Germany and the Euro: The Reluctant Leader

Friday, March 14, 2014
Blue Room (Omni Shoreham)
Abraham Newman , Georgetown University
The euro crisis has underscored the critical role that Germany plays in the regional architecture.  Importantly, the German government has persistently and often successfully pushed a policy response that is motivated by a concern in moral hazard by other member states. This has resulted in reluctance to quick and forceful commitments to regional bailouts. This is not to say that Germany has been paralyzed in the face of the crisis or absent. From Greek sovereign debt to Spanish banking, Germany has actively engaged the euro crisis and been an important member in the resolution team. But in these efforts, Germany has played the reluctant leader – cautious and circumscribed. This caution has not been without risk.

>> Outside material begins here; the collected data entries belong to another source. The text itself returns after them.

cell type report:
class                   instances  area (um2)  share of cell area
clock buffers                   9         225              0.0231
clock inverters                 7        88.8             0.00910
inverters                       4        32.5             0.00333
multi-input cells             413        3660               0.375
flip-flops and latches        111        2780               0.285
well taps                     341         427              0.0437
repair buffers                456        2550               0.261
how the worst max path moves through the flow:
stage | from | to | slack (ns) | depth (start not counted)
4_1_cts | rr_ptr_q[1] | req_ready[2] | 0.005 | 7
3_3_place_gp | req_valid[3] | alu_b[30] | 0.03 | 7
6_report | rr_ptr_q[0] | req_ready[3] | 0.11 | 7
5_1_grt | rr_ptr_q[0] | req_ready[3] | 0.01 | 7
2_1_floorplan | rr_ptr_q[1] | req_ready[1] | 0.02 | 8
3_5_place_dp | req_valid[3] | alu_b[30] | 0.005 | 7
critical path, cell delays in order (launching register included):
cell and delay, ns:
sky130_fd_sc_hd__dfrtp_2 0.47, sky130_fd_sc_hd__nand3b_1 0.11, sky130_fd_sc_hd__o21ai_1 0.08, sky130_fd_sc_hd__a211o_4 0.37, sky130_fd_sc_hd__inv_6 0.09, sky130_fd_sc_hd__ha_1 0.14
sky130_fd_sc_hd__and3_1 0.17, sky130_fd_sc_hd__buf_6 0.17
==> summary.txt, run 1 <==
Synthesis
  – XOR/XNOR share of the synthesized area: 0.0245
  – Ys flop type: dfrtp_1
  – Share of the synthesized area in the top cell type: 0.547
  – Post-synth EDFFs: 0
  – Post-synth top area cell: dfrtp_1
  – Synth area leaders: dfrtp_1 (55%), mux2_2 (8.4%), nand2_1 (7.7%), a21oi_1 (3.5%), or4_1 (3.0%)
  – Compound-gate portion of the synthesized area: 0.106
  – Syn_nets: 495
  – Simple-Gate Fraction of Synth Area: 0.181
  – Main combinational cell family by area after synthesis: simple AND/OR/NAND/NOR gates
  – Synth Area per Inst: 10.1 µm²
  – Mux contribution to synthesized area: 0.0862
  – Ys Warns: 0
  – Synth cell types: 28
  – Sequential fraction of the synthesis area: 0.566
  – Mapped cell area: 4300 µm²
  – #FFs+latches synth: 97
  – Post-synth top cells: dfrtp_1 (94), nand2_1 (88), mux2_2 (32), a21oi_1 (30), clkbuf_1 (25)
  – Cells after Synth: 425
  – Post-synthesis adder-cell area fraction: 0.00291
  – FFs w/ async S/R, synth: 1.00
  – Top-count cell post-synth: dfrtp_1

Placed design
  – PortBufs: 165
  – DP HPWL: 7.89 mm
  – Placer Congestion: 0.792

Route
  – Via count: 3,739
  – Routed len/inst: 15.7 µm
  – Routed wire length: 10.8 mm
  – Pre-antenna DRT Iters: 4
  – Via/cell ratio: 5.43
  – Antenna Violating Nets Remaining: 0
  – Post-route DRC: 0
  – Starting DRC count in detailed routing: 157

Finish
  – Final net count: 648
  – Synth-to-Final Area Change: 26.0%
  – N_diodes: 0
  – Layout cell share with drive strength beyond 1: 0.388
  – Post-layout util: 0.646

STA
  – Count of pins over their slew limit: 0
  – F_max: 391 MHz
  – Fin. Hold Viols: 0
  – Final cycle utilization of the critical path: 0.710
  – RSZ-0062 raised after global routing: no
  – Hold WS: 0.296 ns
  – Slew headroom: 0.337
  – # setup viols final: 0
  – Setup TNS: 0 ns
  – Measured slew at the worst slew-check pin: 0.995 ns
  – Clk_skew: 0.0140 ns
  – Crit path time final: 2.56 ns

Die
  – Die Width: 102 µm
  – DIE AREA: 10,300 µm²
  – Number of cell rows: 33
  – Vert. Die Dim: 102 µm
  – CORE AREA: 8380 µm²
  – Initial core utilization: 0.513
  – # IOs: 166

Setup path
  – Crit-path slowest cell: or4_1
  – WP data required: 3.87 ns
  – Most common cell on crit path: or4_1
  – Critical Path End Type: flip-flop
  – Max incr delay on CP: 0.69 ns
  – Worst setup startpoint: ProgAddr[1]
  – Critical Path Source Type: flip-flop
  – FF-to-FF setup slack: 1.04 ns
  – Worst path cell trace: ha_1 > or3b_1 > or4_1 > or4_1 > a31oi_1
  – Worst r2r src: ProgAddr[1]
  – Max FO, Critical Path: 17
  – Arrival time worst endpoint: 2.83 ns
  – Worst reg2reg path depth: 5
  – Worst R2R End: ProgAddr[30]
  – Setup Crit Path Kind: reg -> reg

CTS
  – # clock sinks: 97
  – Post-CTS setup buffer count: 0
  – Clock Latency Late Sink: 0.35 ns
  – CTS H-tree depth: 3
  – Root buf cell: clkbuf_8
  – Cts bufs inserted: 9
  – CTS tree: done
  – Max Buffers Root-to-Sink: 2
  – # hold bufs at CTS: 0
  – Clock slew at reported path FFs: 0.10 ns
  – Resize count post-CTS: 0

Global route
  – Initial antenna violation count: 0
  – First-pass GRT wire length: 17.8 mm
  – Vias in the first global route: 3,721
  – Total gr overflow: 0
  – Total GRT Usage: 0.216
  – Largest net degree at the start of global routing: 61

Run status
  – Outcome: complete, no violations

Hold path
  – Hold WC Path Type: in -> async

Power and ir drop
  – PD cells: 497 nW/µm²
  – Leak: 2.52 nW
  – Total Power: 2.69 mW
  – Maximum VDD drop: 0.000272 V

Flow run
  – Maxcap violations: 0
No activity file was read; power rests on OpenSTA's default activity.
### config.mk
export PLATFORM = sky130hd
export DESIGN_NAME = multicycle_control_flat
export DESIGN_NICKNAME = d
export VERILOG_FILES = /design/src/rtl/multicycle_control_if.sv /design/src/rtl/multicycle_control.sv /design/src/flat_wrapper.sv
export SDC_FILE = /design/constraint.sdc
export NUM_CORES = 1
export LEC_CHECK = 0
export ABC_AREA = 1
export BUFFER_PORTS_ARGS = -buffer_cell sky130_fd_sc_hd__buf_2
export CORE_MARGIN = 1.5
export CORE_UTILIZATION = 38
export DETAILED_ROUTE_END_ITERATION = 8
export PLACE_DENSITY = 0.72
export SLEW_MARGIN = 40
export SYNTH_ARGS = -nofsm -noshare
export SYNTH_HDL_FRONTEND = slang
export SYNTH_SLANG_ARGS = --single-unit
### constraint.sdc
create_clock -name clock -period 0.9 [get_ports clock]
set_input_delay 0 -clock clock [delete_from_list [all_inputs] [get_ports clock]]
set_output_delay 0 -clock clock [all_outputs]
set_load 0.01 [all_outputs]
### src/rtl/multicycle_control_if.sv
// Control bus between the multicycle controller (master) and its datapath (slave):
// instruction/status inputs to the controller and the strobes it drives.
interface multicycle_control_if;
  logic [2:0] opcode;
  logic       zero;
  logic       mem_ready;
  logic       pc_write;
  logic [1:0] pc_sel;
  logic       ir_write;
  logic       mem_read;
  logic       mem_write;
  logic [1:0] alu_op;
  logic [1:0] wb_sel;
  logic       reg_write;
  logic       halted;
  logic [7:0] retired;

  modport master (
    input  opcode, zero, mem_ready,
    output pc_write, pc_sel, ir_write, mem_read, mem_write,
           alu_op, wb_sel, reg_write, halted, retired
  );

  modport slave (
    output opcode, zero, mem_ready,
    input  pc_write, pc_sel, ir_write, mem_read, mem_write,
           alu_op, wb_sel, reg_write, halted, retired
  );
endinterface

### src/rtl/multicycle_control.sv
// Multicycle CPU control FSM (FETCH/DECODE/EXEC/MEM/WB_SEL/WB/HALT).
// Optional retired-instruction counter enabled by defining INSTR_COUNT_EN.
module multicycle_control (
  input  logic                 clock,
  input  logic                 reset,
  multicycle_control_if.master bus
);

  typedef enum logic [2:0] {
    S_FETCH  = 3'd0,
    S_DECODE = 3'd1,
    S_EXEC   = 3'd2,
    S_MEM    = 3'd3,
    S_WB_SEL = 3'd4,
    S_WB     = 3'd5,
    S_HALT   = 3'd6
  } state_e;

  localparam logic [2:0] OP_ADD   = 3'b000;
  localparam logic [2:0] OP_SUB   = 3'b001;
  localparam logic [2:0] OP_AND   = 3'b010;
  localparam logic [2:0] OP_LOAD  = 3'b011;
  localparam logic [2:0] OP_STORE = 3'b100;
  localparam logic [2:0] OP_LI    = 3'b101;
  localparam logic [2:0] OP_BEQZ  = 3'b110;
  localparam logic [2:0] OP_HALT  = 3'b111;

  state_e     state_q, state_d;
  logic [2:0] opcode_q, opcode_d;

  // Writeback source: the mux is registered, so WB_SEL and WB present the same select.
  function automatic logic [1:0] wb_sel_of(input logic [2:0] op);
    case (op)
      OP_LOAD: wb_sel_of = 2'd1;
      OP_LI:   wb_sel_of = 2'd2;
      default: wb_sel_of = 2'd0;
    endcase
  endfunction

  // State and latched-opcode registers
  always_ff @(posedge clock) begin
    if (reset) begin
      state_q  <= S_FETCH;
      opcode_q <= 3'd0;
    end else begin
      state_q  <= state_d;
      opcode_q <= opcode_d;
    end
  end

  // Next-state logic
  always_comb begin
    state_d  = state_q;
    opcode_d = opcode_q;
    case (state_q)
      S_FETCH: begin
        if (bus.mem_ready) state_d = S_DECODE;
        else               state_d = S_FETCH;
      end
      S_DECODE: begin
        opcode_d = bus.opcode;
        if (bus.opcode == OP_HALT) state_d = S_HALT;
        else                       state_d = S_EXEC;
      end
      S_EXEC: begin
        case (opcode_q)
          OP_ADD, OP_SUB, OP_AND, OP_LI: state_d = S_WB_SEL;
          OP_LOAD, OP_STORE:             state_d = S_MEM;
          default:                       state_d = S_FETCH;
        endcase
      end
      S_MEM: begin
        if (!bus.mem_ready)            state_d = S_MEM;
        else if (opcode_q == OP_LOAD)  state_d = S_WB_SEL;
        else                           state_d = S_FETCH;
      end
      S_WB_SEL: state_d = S_WB;
      S_WB:     state_d = S_FETCH;
      S_HALT:   state_d = S_HALT;
      default:  state_d = S_FETCH;
    endcase
  end

  // Output decode from state_q/opcode_q; reset masks every output combinationally
  always_comb begin
    bus.pc_write  = 1'b0;
    bus.pc_sel    = 2'd0;
    bus.ir_write  = 1'b0;
    bus.mem_read  = 1'b0;
    bus.mem_write = 1'b0;
    bus.alu_op    = 2'd0;
    bus.wb_sel    = 2'd0;
    bus.reg_write = 1'b0;
    bus.halted    = 1'b0;
    if (reset) begin
      bus.halted = 1'b0;
    end else begin
      case (state_q)
        S_FETCH: begin
          bus.mem_read = 1'b1;
          bus.ir_write = bus.mem_ready;
          bus.pc_write = bus.mem_ready;
        end
        S_EXEC: begin
          case (opcode_q)
            OP_SUB, OP_BEQZ: bus.alu_op = 2'd1;
            OP_AND:          bus.alu_op = 2'd2;
            default:         bus.alu_op = 2'd0;
          endcase
          if ((opcode_q == OP_BEQZ) && bus.zero) begin
            bus.pc_write = 1'b1;
            bus.pc_sel   = 2'd1;
          end else begin
            bus.pc_write = 1'b0;
          end
        end
        S_MEM: begin
          bus.mem_read  = (opcode_q == OP_LOAD);
          bus.mem_write = (opcode_q == OP_STORE);
        end
        S_WB_SEL: bus.wb_sel = wb_sel_of(opcode_q);
        S_WB: begin
          bus.wb_sel    = wb_sel_of(opcode_q);
          bus.reg_write = 1'b1;
        end
        S_HALT:  bus.halted = 1'b1;
        default: bus.halted = 1'b0;
      endcase
    end
  end

`ifdef INSTR_COUNT_EN
  logic       retire_s;
  logic [7:0] retired_q, retired_d;

  // Retire on entry to FETCH from the last state of an instruction
  always_comb begin
    retire_s  = (state_d == S_FETCH) &&
                ((state_q == S_EXEC) || (state_q == S_MEM) || (state_q == S_WB));
    retired_d = retire_s ? (retired_q + 8'd1) : retired_q;
  end

  // Retired-instruction counter, wraps naturally at 8 bits
  always_ff @(posedge clock) begin
    if (reset) retired_q <= 8'd0;
    else       retired_q <= retired_d;
  end

  assign bus.retired = retired_q;
`else
  assign bus.retired = 8'd0;
`endif

endmodule

### src/flat_wrapper.sv
// flat-port wrapper written by rule: the top's interface ports become plain ports
module multicycle_control_flat 
  (clock, reset, bus_opcode, bus_zero, bus_mem_ready, bus_pc_write, bus_pc_sel, bus_ir_write, bus_mem_read, bus_mem_write, bus_alu_op, bus_wb_sel, bus_reg_write, bus_halted, bus_retired);
  multicycle_control_if bus_i ();
  input  logic clock;
  input  logic reset;
  input wire logic [$bits(bus_i.opcode)-1:0] bus_opcode;
  input wire logic [$bits(bus_i.zero)-1:0] bus_zero;
  input wire logic [$bits(bus_i.mem_ready)-1:0] bus_mem_ready;
  output wire logic [$bits(bus_i.pc_write)-1:0] bus_pc_write;
  output wire logic [$bits(bus_i.pc_sel)-1:0] bus_pc_sel;
  output wire logic [$bits(bus_i.ir_write)-1:0] bus_ir_write;
  output wire logic [$bits(bus_i.mem_read)-1:0] bus_mem_read;
  output wire logic [$bits(bus_i.mem_write)-1:0] bus_mem_write;
  output wire logic [$bits(bus_i.alu_op)-1:0] bus_alu_op;
  output wire logic [$bits(bus_i.wb_sel)-1:0] bus_wb_sel;
  output wire logic [$bits(bus_i.reg_write)-1:0] bus_reg_write;
  output wire logic [$bits(bus_i.halted)-1:0] bus_halted;
  output wire logic [$bits(bus_i.retired)-1:0] bus_retired;
  assign bus_i.opcode = bus_opcode;
  assign bus_i.zero = bus_zero;
  assign bus_i.mem_ready = bus_mem_ready;
  assign bus_pc_write = bus_i.pc_write;
  assign bus_pc_sel = bus_i.pc_sel;
  assign bus_ir_write = bus_i.ir_write;
  assign bus_mem_read = bus_i.mem_read;
  assign bus_mem_write = bus_i.mem_write;
  assign bus_alu_op = bus_i.alu_op;
  assign bus_wb_sel = bus_i.wb_sel;
  assign bus_reg_write = bus_i.reg_write;
  assign bus_halted = bus_i.halted;
  assign bus_retired = bus_i.retired;
  multicycle_control u_core (.clock(clock), .reset(reset), .bus(bus_i));
endmodule
## Word level (Yosys, flattened, before mapping)

Cells that the tools add are included.

| word-level totals | value |
|---|---|
| register bits after elaboration | 6 |
| word-level logic and storage cells | 50 |
| bits of input ports | 7 |

| cells by class | value |
|---|---|
| multiplexer cells | 28 |
| equality and inequality tests | 13 |
| reduce and logical (&&, ||, !) cells | 7 |

Operators with widths:

| cell | count |
|---|---|
| == test 3 bit, second input constant | 7 |
| one-hot mux 3 bit (6 select lines) | 1 |
| two-way mux 1 bit | 13 |
| == test 3 x 2 -> 1 bit, second input constant | 4 |
| two-way mux 2 bit | 6 |
| two-way mux 3 bit | 3 |
| one-hot mux 2 bit (2 select lines) | 2 |
| == test 3 x 1 -> 1 bit, second input constant | 2 |
| logical NOT 3 bit | 2 |
| one-hot mux 3 bit (2 select lines) | 1 |
| OR reduction 2 bit | 3 |
| one-hot mux 1 bit (2 select lines) | 2 |
| OR reduction 4 bit | 1 |
| logical AND 1 bit | 1 |

## Depth between registers and ports, before layout

| depth | value |
|---|---|
| word-level depth | 5 |
| gate-level depth with buffers | 8 |

## Least setup slack after synthesis

No wires, ideal clock.

| timing path | value |
|---|---|
| kind | flip-flop to output port |
| start | register u_core.state_q[2] |
| end | output port bus_alu_op[1] |
| slack | -0.112 ns |
| cell stages (with the launch flop) | 6 |
| required time | 0.900 ns |
| arrival | 1.012 ns |
| cell sequence | dfxtp_1 nor2_2 nand2_2 inv_2 nand2_4 nor4_1 |

| between the ends | value |
|---|---|
| cells in the longest elaborated chain, start to end | 3 |

RTL lines:

| item | RTL line | RTL |
|---|---|---|
| start, declared | multicycle_control.sv:28 | `state_e state_q, state_d;` |
| start signal, assigned | multicycle_control.sv:46 | `state_q <= state_d;` |
| == test 3 x 2 -> 1 bit | multicycle_control.sv:98 | `case (state_q)` |
| two-way mux 2 bit | multicycle_control.sv:98 |  |
| two-way mux 2 bit | multicycle_control.sv:95 | `if (reset) begin` |
| end, declared | flat_wrapper.sv:15 | `output wire logic [$bits(bus_i.alu_op)-1:0] bus_alu_op;` |

No other way between the ends.

## Final worst setup path

| timing path | value |
|---|---|
| start | register u_core.state_q[0] |
| end | output port bus_pc_write |

| between the ends | value |
|---|---|
| cells in the longest elaborated chain, start to end | 3 |

RTL lines:

| item | RTL line | RTL |
|---|---|---|
| == test 3 x 2 -> 1 bit / logical NOT 3 bit (equally long branches) | multicycle_control.sv:98 |  |
| one-hot mux 1 bit (2 select lines) (*) | multicycle_control.sv:98 |  |
| two-way mux 1 bit (*) | multicycle_control.sv:95 |  |
| end, declared | flat_wrapper.sv:10 | `output wire logic [$bits(bus_i.pc_write)-1:0] bus_pc_write;` |

Every way passes the cells marked *; elsewhere a longest branch is shown, timed or not.

==> run summary <==
Area of the multi-input gates: 423 µm²
Drt pass-1 iters: 6
# diodes: 0
Share of cells above drive strength 1: 60.5%
Yosys top cell area share: 23.2%
Final Util: 70.6%
Period minus WS final: 1.24 ns
TritonCTS buffer count: 3
Number of fill cells: 105
CP required: 0.90 ns
Die W: 39.9 µm
FF+latch area: 140 µm²
I/O pin cnt: 27
Post-synthesis compound-gate area fraction: 8.21%
Status: complete, but fails checks
Synth warn: 0
Final ANT Viol Nets: 0
Pleak: 0.482 nW
Rows: 13
Violations in the final reports: negative setup slack
CTS tree: done
Total track usage: 18.4%
Critical Path Start Type: flop
Period Utilization, post-route: 138%
Hpwl dp: 1.02 mm
CTS sink count: 6
Final-stage net count: 132
Final setup fails: 17
Pwr Density: 1160 nW/µm²
Number of global-route vias before repair: 493
Placed cell areas: 711 µm²
Mux share of post-synthesis cell area: 0%
DR WL/cell: 11.1 µm
Port Buffer Count: 17
Chip height: 39.9 µm
Fin worst setup slack: -0.338 ns
Crit Path Max Fanout: 3
H-tree levels: 1
Max-cap viol count: 0
Top cells by area, synth: dfxtp_1, buf_4, nand2_1, inv_1, nand3_1
CTS root buf: clkbuf_4
RSZ-0062 raised after global routing: true
Hold Crit Class: primary input to flop
DRT iter0 DRCs: 13
Clk_skew: 0.00566 ns
Crit-path max cell delay: 0.39 ns
Simple-gate area share of the yosys netlist: 44.0%
Hold buffers post-CTS: 0
DRC: 0
Post-route cell area: 907 µm²
CTS clk-pin slew, worst paths: 0.05 ns
Largest family of logic cells by synthesized area: simple AND/OR/NAND/NOR gates
RePlAce Congestion: 0.843
CTS Buffer Depth: 2
CP cell instances: nor2_4 > buf_4 > nand2_2 > nor3_2 > or2_1 > buf_2
Cells after Synth: 85
Largest net degree at the start of global routing: 7
Synth Register Bits: 6
Seq/Total Area, Yosys: 23.2%
Worst Path Arrival: 1.24 ns
Max IR drop VDD: 0.731 mV
Final hold viol count: 0
First-pass GRT wire length: 1.95 mm
Xor/xnor cell area share of the yosys netlist: 0%
Layout area overhead: 75.1%
Die Area: 1590 µm²
Final WL: 1.54 mm
Core area: 1280 µm²
Critical path endpoint category: output port
Adder-Cell Fraction of Synth Area: 0%
Crit Path Class: flop to output port
Post-synth top area cell: dfxtp_1
Slowest-stage cell, CP: dfxtp_4
Initial antenna violation count: 0
Place WS: -0.128 ns
Syn_area_per_cell: 6.09 µm²
Global route overflow: 0
Vias: 661
Commonest non-fill, non-tap cells in the layout: buf_2, buf_4, nand2_1, conb_1, inv_1
Initial Utilization: 40.3%
FMAX: 808 MHz
Max-slew violations: 0
Synthesized area: 518 µm²
Worst skew pair latency: 0.24 ns
Vias/cell: 4.76
Count of different cell masters after synthesis: 20
[registers in the layout (all words and copies together) (netlist names)]
register / cells
u_core.state_q: 3
u_core.opcode_q: 3
[metal layers]
layer	GRT usage (%)	wire length, µm	up-vias
met5	0	0	-
met1	24.2	658	301
met3	1.70	107	2
met4	7.76	19	0
li1	-	-	329
met2	29.8	753	29
[cells in the mapped netlist]
library cell   n
a21oi_1        5
nor3_2         1
dfxtp_1        6
or2_1          1
nor3_1         1
buf_4          9
nor2_2         3
o21ai_0        2
nand2_4        1
nand3b_1       1
nand3_1        8
nand3_2        1
nand2_2        1
o211ai_1       1
nor2_1         8
inv_2          3
nor4_1         3
inv_1         12
nand2_1       17
conb_1         1
[logic make-up after synthesis]
group / count (synthesis)
simple gates: 46
buf+inv: 24
compound gates: 8
flops: 6
other cells: 1
[area by class of cell]
class                   count  area share, %
multi-input cells          63           46.6
repair buffers             36           25.9
flip-flops and latches      6           15.4
inverters                  15           7.03
clock buffers               4           2.90
well taps                  15           2.07
[critical path, delay by kind of cell, from the launching register on]
kind | cells | cell delay [ns]
and+or+nand+nor | 4 | 0.35
DFF | 1 | 0.39
buffers and inverters | 2 | 0.26
[what timing repair did]
action	in CTS	in global routing
pin swaps	8	3
resized for setup	16	15
setup buffers	4	3
endpoints found under the setup margin	17	17
[power by group]
| part | leakage [nW] | internal [W] | total [W] | switching [W] |
|---|---|---|---|---|
| Sequential | 0.0531 | 0.000297 | 0.000349 | 0.0000513 |
| Combinational | 0.413 | 0.000203 | 0.000441 | 0.000239 |
| Clock | 0.0150 | 0.000168 | 0.000259 | 0.0000919 |
| Total | 0.482 | 0.000668 | 0.00105 | 0.000382 |
[worst paths after layout]
path	from	end	cells after the start	slack, ns
setup reg to reg	u_core.state_q[2]$_SDFF_PP0_	u_core.state_q[1]$_SDFF_PP0_	8	-0.13
setup / recovery	u_core.state_q[0]$_SDFF_PP0_	bus_pc_write	6	-0.34
hold / removal	bus_opcode[2]	u_core.opcode_q[2]$_SDFFE_PP0P_	3	0.02
hold reg to reg	u_core.opcode_q[2]$_SDFFE_PP0P_	u_core.opcode_q[2]$_SDFFE_PP0P_	2	0.53
[per-stage QoR]
stage / setup TNS (ns) / instances / power (W) / hold WS (ns)
5_1_grt: -4.45 / 139 / 0.00111 / 0.0240
4_1_cts: -3.36 / 136 / 0.000969 / 0.0200
6_report: -3.52 / 139 / 0.00105 / 0.0222
2_1_floorplan: -0.0170 / 93 / 0.000549 / 0.0360
3_3_place_gp: -0.562 / 128 / 0.000644 / 0.257
3_5_place_dp: -0.761 / 128 / 0.000649 / 0.267
No activity file was read; power rests on OpenSTA's default activity.
==> src/rtl/rr_arbiter.sv <==
// Combinational rotate-priority arbiter: grants the first requester at or
// above ptr, wrapping around. The pointer register is owned by the caller.
module rr_arbiter #(
  parameter int N  = 4,
  parameter int PW = (N > 1) ? $clog2(N) : 1
) (
  input  logic [N-1:0]  req,
  input  logic          en,
  input  logic [PW-1:0] ptr,
  output logic [N-1:0]  gnt,
  output logic [PW-1:0] gnt_idx
);

  // NOTE: every output of a combinational block gets a default first so
  // no path leaves it unassigned, which would otherwise infer a latch.
  always_comb begin
    int  idx;
    logic found;
    gnt     = '0;
    gnt_idx = '0;
    found   = 1'b0;
    for (int i = 0; i < N; i++) begin
      idx = int'(ptr) + i;
      if (idx >= N) idx = idx - N;
      if (en && !found && req[idx]) begin
        found        = 1'b1;
        gnt[idx]     = 1'b1;
        gnt_idx      = PW'(idx);
      end
    end
  end

endmodule
File: src/rtl/jt51_acc_mix.sv
// Output accumulator for the jt51 operator pipeline: keeps carrier operators,
// sums them per channel, routes them by RL and emits a saturated stereo sample per frame.
module jt51_acc_mix (
   input  logic        clk,
   input  logic        rst,
   input  logic        cen,
   input  logic        zero,
   input  logic [13:0] op_result,
   input  logic [2:0]  con,
   input  logic [1:0]  rl,
   output logic [15:0] left,
   output logic [15:0] right,
   output logic        sample
);

   localparam logic [1:0] GRP_M1 = 2'd0;
   localparam logic [1:0] GRP_M2 = 2'd1;
   localparam logic [1:0] GRP_C1 = 2'd2;
   localparam logic [1:0] GRP_C2 = 2'd3;

   localparam logic signed [18:0] SAT_MAX = 19'sd32767;
   localparam logic signed [18:0] SAT_MIN = -19'sd32768;

   logic [4:0]         cnt;
   logic               synced;
   logic [4:0]         slot;
   logic [1:0]         grp;
   logic [2:0]         ch;
   logic               carrier;
   logic signed [15:0] v;
   logic signed [15:0] total;
   logic signed [15:0] chacc [8];
   logic signed [18:0] mixl;
   logic signed [18:0] mixr;
   logic signed [18:0] addl;
   logic signed [18:0] addr;
   logic signed [18:0] suml;
   logic signed [18:0] sumr;
   logic [15:0]        satl;
   logic [15:0]        satr;
   logic               frame_end;

   // zero overrides the counter so the current input is already treated as slot 0
   always_comb begin
      slot = zero ? 5'd0 : cnt;
      grp  = slot[4:3];
      ch   = slot[2:0];
   end

   always_comb begin
      carrier = 1'b0;
      case (grp)
         GRP_M1:  carrier = (con == 3'd7);
         GRP_M2:  carrier = (con >= 3'd5);
         GRP_C1:  carrier = (con >= 3'd4);
         GRP_C2:  carrier = 1'b1;
         default: carrier = 1'b0;
      endcase
   end

   always_comb begin
      v     = carrier ? {{2{op_result[13]}}, op_result} : 16'sd0;
      total = chacc[ch] + v;
      addl  = rl[0] ? {{3{total[15]}}, total} : 19'sd0;
      addr  = rl[1] ? {{3{total[15]}}, total} : 19'sd0;
      // slot 24 is the first C2 of the frame: restart the mix instead of adding
      suml  = (slot == 5'd24) ? addl : mixl + addl;
      sumr  = (slot == 5'd24) ? addr : mixr + addr;
   end

   always_comb begin
      if (suml > SAT_MAX)
         satl = 16'h7fff;
      else if (suml < SAT_MIN)
         satl = 16'h8000;
      else
         satl = suml[15:0];
      if (sumr > SAT_MAX)
         satr = 16'h7fff;
      else if (sumr < SAT_MIN)
         satr = 16'h8000;
      else
         satr = sumr[15:0];
   end

   assign frame_end = synced && (slot == 5'd31);

   // A resync simply restarts the count; the broken frame never reaches slot 31,
   // and the new frame always passes slot 24 before its own slot 31.
   always_ff @(posedge clk or negedge rst) begin
      if (!rst) begin
         cnt    <= '0;
         synced <= 1'b0;
      end else if (cen) begin
         cnt <= slot + 5'd1;
         if (zero)
            synced <= 1'b1;
      end
   end

   always_ff @(posedge clk or negedge rst) begin
      if (!rst) begin
         for (int unsigned i = 0; i < 8; i++)
            chacc[i] <= '0;
      end else if (cen) begin
         case (grp)
            GRP_M1:  chacc[ch] <= v;
            GRP_M2:  chacc[ch] <= total;
            GRP_C1:  chacc[ch] <= total;
            default: ;
         endcase
      end
   end

   always_ff @(posedge clk or negedge rst) begin
      if (!rst) begin
         mixl <= '0;
         mixr <= '0;
      end else if (cen && grp == GRP_C2) begin
         mixl <= suml;
         mixr <= sumr;
      end
   end

   always_ff @(posedge clk or negedge rst) begin
      if (!rst) begin
         left   <= '0;
         right  <= '0;
         sample <= 1'b0;
      end else if (cen) begin
         sample <= frame_end;
         if (frame_end) begin
            left  <= satl;
            right <= satr;
         end
      end
   end

endmodule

A number of academic and policy analyses suggest that the halting response inflated the cost of the crisis by sowing the seeds of market doubt and sparking wider contagion.  It is then important to understand why policy alternatives stressing either German exports or the risk of contagion were rejected. The central argument of this chapter is that the timing of reunification and the German recovery from it relative to the timing of the euro crisis set in motion a series of political economy dynamics that favored the moral hazard response over the alternatives. In particular, structural reforms enacted in response to the post-reunification economic malaise as well as economic transfers resulting from reunification undermined solidarity impulses within the German electorate.